October 2022 - Page 2 - victoryang00’ blog

October 15, 2022October 31, 2022

[CSE231 Paper Reading] The UNIX fast file system

Motivation

The original UNIX operating system was FFS's forerunner and was straightforward and user-friendly. But there were some serious issues with it:

Poor performance was the central issue: The disk bandwidth utilization in some circumstances, as measured in this paper, was only 3%. Moreover, the throughput was poor.
Low locality was the cause of this: Inodes and data blocks were dispersed around the disk because the original UNIX file system viewed the disk as a random-access memory.
Fragmentation of the file system was another issue due to careless management of the available space. The file system became fragmented as more and more data came in and went out; as a result, the free list eventually pointed to blocks scattered around the disk, making it challenging to access logically contiguous files without repeatedly traversing the disk. Tools for disk defragmentation initially provided a solution to this issue.
A more petite size was excellent for eliminating internal fragmentation (waste within the block) but poor for transfers because each block required a placement overhead. The original block size was too small (512 bytes).

Solution

FFS guarantees that accessing two files simultaneously won't necessitate extensive disk search times by grouping

The superblock's location is rotated, replicated, and stored in several cylinder groups. This lessens the possibility of data loss as a result of superblock corruption.

Layout guidelines

Simple is the basic mantra: Keep similar things close together and irrelevant things separate.
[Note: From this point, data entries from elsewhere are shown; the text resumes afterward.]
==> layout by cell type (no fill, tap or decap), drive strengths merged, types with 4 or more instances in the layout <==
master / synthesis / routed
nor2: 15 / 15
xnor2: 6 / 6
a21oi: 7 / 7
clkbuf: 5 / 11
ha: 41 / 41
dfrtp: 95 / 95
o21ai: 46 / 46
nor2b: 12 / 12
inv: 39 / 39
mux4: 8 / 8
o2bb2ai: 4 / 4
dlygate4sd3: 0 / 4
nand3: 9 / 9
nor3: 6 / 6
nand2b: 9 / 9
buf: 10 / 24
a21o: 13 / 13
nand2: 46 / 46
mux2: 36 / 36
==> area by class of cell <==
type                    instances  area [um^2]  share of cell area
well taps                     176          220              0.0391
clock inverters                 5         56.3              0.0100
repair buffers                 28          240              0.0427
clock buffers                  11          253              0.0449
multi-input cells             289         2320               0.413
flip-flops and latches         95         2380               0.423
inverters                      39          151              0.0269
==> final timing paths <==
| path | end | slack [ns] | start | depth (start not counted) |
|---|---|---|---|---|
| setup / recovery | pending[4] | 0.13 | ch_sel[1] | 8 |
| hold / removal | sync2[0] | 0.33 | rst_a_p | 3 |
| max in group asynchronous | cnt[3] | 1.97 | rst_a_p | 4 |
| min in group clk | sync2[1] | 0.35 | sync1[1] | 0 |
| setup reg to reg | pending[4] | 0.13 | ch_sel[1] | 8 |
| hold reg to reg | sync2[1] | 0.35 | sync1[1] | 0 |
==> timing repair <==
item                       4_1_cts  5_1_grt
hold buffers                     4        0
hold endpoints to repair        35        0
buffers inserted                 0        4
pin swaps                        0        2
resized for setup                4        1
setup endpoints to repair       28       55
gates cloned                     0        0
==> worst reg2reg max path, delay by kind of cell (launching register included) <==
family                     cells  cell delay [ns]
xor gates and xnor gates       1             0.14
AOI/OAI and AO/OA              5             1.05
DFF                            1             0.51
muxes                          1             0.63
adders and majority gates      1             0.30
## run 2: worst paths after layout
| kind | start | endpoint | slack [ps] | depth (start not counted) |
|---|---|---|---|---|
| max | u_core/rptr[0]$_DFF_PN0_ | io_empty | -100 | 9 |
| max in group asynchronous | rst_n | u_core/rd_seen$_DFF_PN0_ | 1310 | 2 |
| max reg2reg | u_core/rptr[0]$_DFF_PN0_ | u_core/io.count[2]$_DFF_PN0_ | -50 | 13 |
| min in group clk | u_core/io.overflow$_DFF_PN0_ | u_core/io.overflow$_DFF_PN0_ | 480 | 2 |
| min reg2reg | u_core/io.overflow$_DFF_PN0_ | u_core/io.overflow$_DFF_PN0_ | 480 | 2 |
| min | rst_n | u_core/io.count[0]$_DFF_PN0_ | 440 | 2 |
--- src/rtl/branch_ctrl.sv ---
// Branch-resolution controller for the ID stage: holds a branch until its operands are
// forwardable, evaluates the condition, and issues a registered one-cycle PC redirect.
module branch_ctrl #(
   parameter int MAX_WAIT = 15,
   parameter int CNT_W    = 32
) (
   input  logic             clk,
   input  logic             reset,
   input  logic             br_valid,
   input  logic [2:0]       br_type,
   input  logic [31:0]      br_target,
   input  logic             rs_busy,
   input  logic             rt_busy,
   input  logic             flush,
   input  logic             cmp_eq,
   input  logic             cmp_gtz,
   input  logic             cmp_ltz,
   input  logic             cmp_eqz,
   output logic             stall,
   output logic             redirect,
   output logic [31:0]      redirect_pc,
   output logic             hang,
   output logic [CNT_W-1:0] br_count,
   output logic [CNT_W-1:0] taken_count,
   output logic [CNT_W-1:0] stall_count
);

   typedef enum logic [1:0] {
      IDLE     = 2'd0,
      WAIT     = 2'd1,
      RESOLVED = 2'd2
   } state_t;

   localparam logic [2:0] BT_BEQ  = 3'b000;
   localparam logic [2:0] BT_BNE  = 3'b001;
   localparam logic [2:0] BT_BLEZ = 3'b010;
   localparam logic [2:0] BT_BGTZ = 3'b011;
   localparam logic [2:0] BT_BLTZ = 3'b100;
   localparam logic [2:0] BT_BGEZ = 3'b101;

   localparam logic [7:0] LP_MAX_WAIT = 8'(MAX_WAIT);

   state_t            r_state;
   state_t            w_next_state;
   logic [7:0]        r_wait_cnt;
   logic [7:0]        w_wait_nxt;
   logic              r_redirect;
   logic [31:0]       r_redirect_pc;
   logic              r_hang;
   logic [CNT_W-1:0]  r_br_count;
   logic [CNT_W-1:0]  r_taken_count;
   logic [CNT_W-1:0]  r_stall_count;

   logic              w_need_rt;
   logic              w_busy;
   logic              w_stall;
   logic              w_resolve;
   logic              w_take;

   assign w_need_rt = (br_type == BT_BEQ) | (br_type == BT_BNE);
   assign w_busy    = rs_busy | (w_need_rt & rt_busy);
   assign w_stall   = br_valid & w_busy & ~flush;
   assign w_resolve = br_valid & ~w_busy & ~flush;

   always_comb begin
      w_take = 1'b0;
      case (br_type)
         BT_BEQ:  w_take = cmp_eq;
         BT_BNE:  w_take = ~cmp_eq;
         BT_BLEZ: w_take = cmp_ltz | cmp_eqz;
         BT_BGTZ: w_take = cmp_gtz;
         BT_BLTZ: w_take = cmp_ltz;
         BT_BGEZ: w_take = cmp_gtz | cmp_eqz;
         default: w_take = 1'b0;
      endcase
   end

   // RESOLVED accepts a new branch exactly like IDLE, so only WAIT differs (in wait counting).
   always_comb begin
      w_next_state = IDLE;
      case (r_state)
         IDLE, RESOLVED, WAIT: begin
            if (flush)          w_next_state = IDLE;
            else if (w_resolve) w_next_state = RESOLVED;
            else if (w_stall)   w_next_state = WAIT;
            else                w_next_state = IDLE;
         end
         default: w_next_state = IDLE;
      endcase
   end

   always_comb begin
      w_wait_nxt = 8'd0;
      if (w_stall) begin
         if (r_state == WAIT)
            w_wait_nxt = (r_wait_cnt == 8'hFF) ? 8'hFF : r_wait_cnt + 8'd1;
         else
            w_wait_nxt = 8'd1;
      end
   end

   always_ff @(posedge clk) begin
      if (reset) begin
         r_state    <= IDLE;
         r_wait_cnt <= 8'd0;
         r_hang     <= 1'b0;
      end else begin
         r_state    <= w_next_state;
         r_wait_cnt <= w_wait_nxt;
         if (w_stall && (w_wait_nxt >= LP_MAX_WAIT))
            r_hang <= 1'b1;
      end
   end

   // The target only loads on a taken resolve so redirect_pc stays put while redirect is low.
   always_ff @(posedge clk) begin
      if (reset) begin
         r_redirect    <= 1'b0;
         r_redirect_pc <= 32'd0;
      end else begin
         r_redirect <= w_resolve & w_take;
         if (w_resolve && w_take)
            r_redirect_pc <= br_target;
      end
   end

   always_ff @(posedge clk) begin
      if (reset) begin
         r_br_count    <= '0;
         r_taken_count <= '0;
         r_stall_count <= '0;
      end else begin
         if (w_resolve)
            r_br_count <= r_br_count + CNT_W'(1);
         if (w_resolve && w_take)
            r_taken_count <= r_taken_count + CNT_W'(1);
         if (w_stall)
            r_stall_count <= r_stall_count + CNT_W'(1);
      end
   end

   assign stall       = w_stall;
   assign redirect    = r_redirect;
   assign redirect_pc = r_redirect_pc;
   assign hang        = r_hang;
   assign br_count    = r_br_count;
   assign taken_count = r_taken_count;
   assign stall_count = r_stall_count;

endmodule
FFS looks for the cylinder group with the freest inodes and the fewest allocated directories to place directories.
Setting up files: A file's data blocks are first allocated to the same group as its inode. In the same cylinder group as other files within the same directory, file inodes are also given.
A file system block now has a 4096-byte size instead of the previous 512-byte size (4 KB). This raises performance due to
More data is accessed with each disk transfer.
It is possible to describe more files without having to visit indirect blocks (since the direct blocks now contain more data)

Block Size

A file system block now has a 4096-byte size instead of the previous 512-byte size (4 KB). This raises performance due to more data being accessed with each disk transfer. It is possible to describe more files without having to visit indirect blocks (since the direct blocks now contain more data)

Experiments

Table 2b shows the reads and writes are around 3% to 47% faster in disk bandwidth.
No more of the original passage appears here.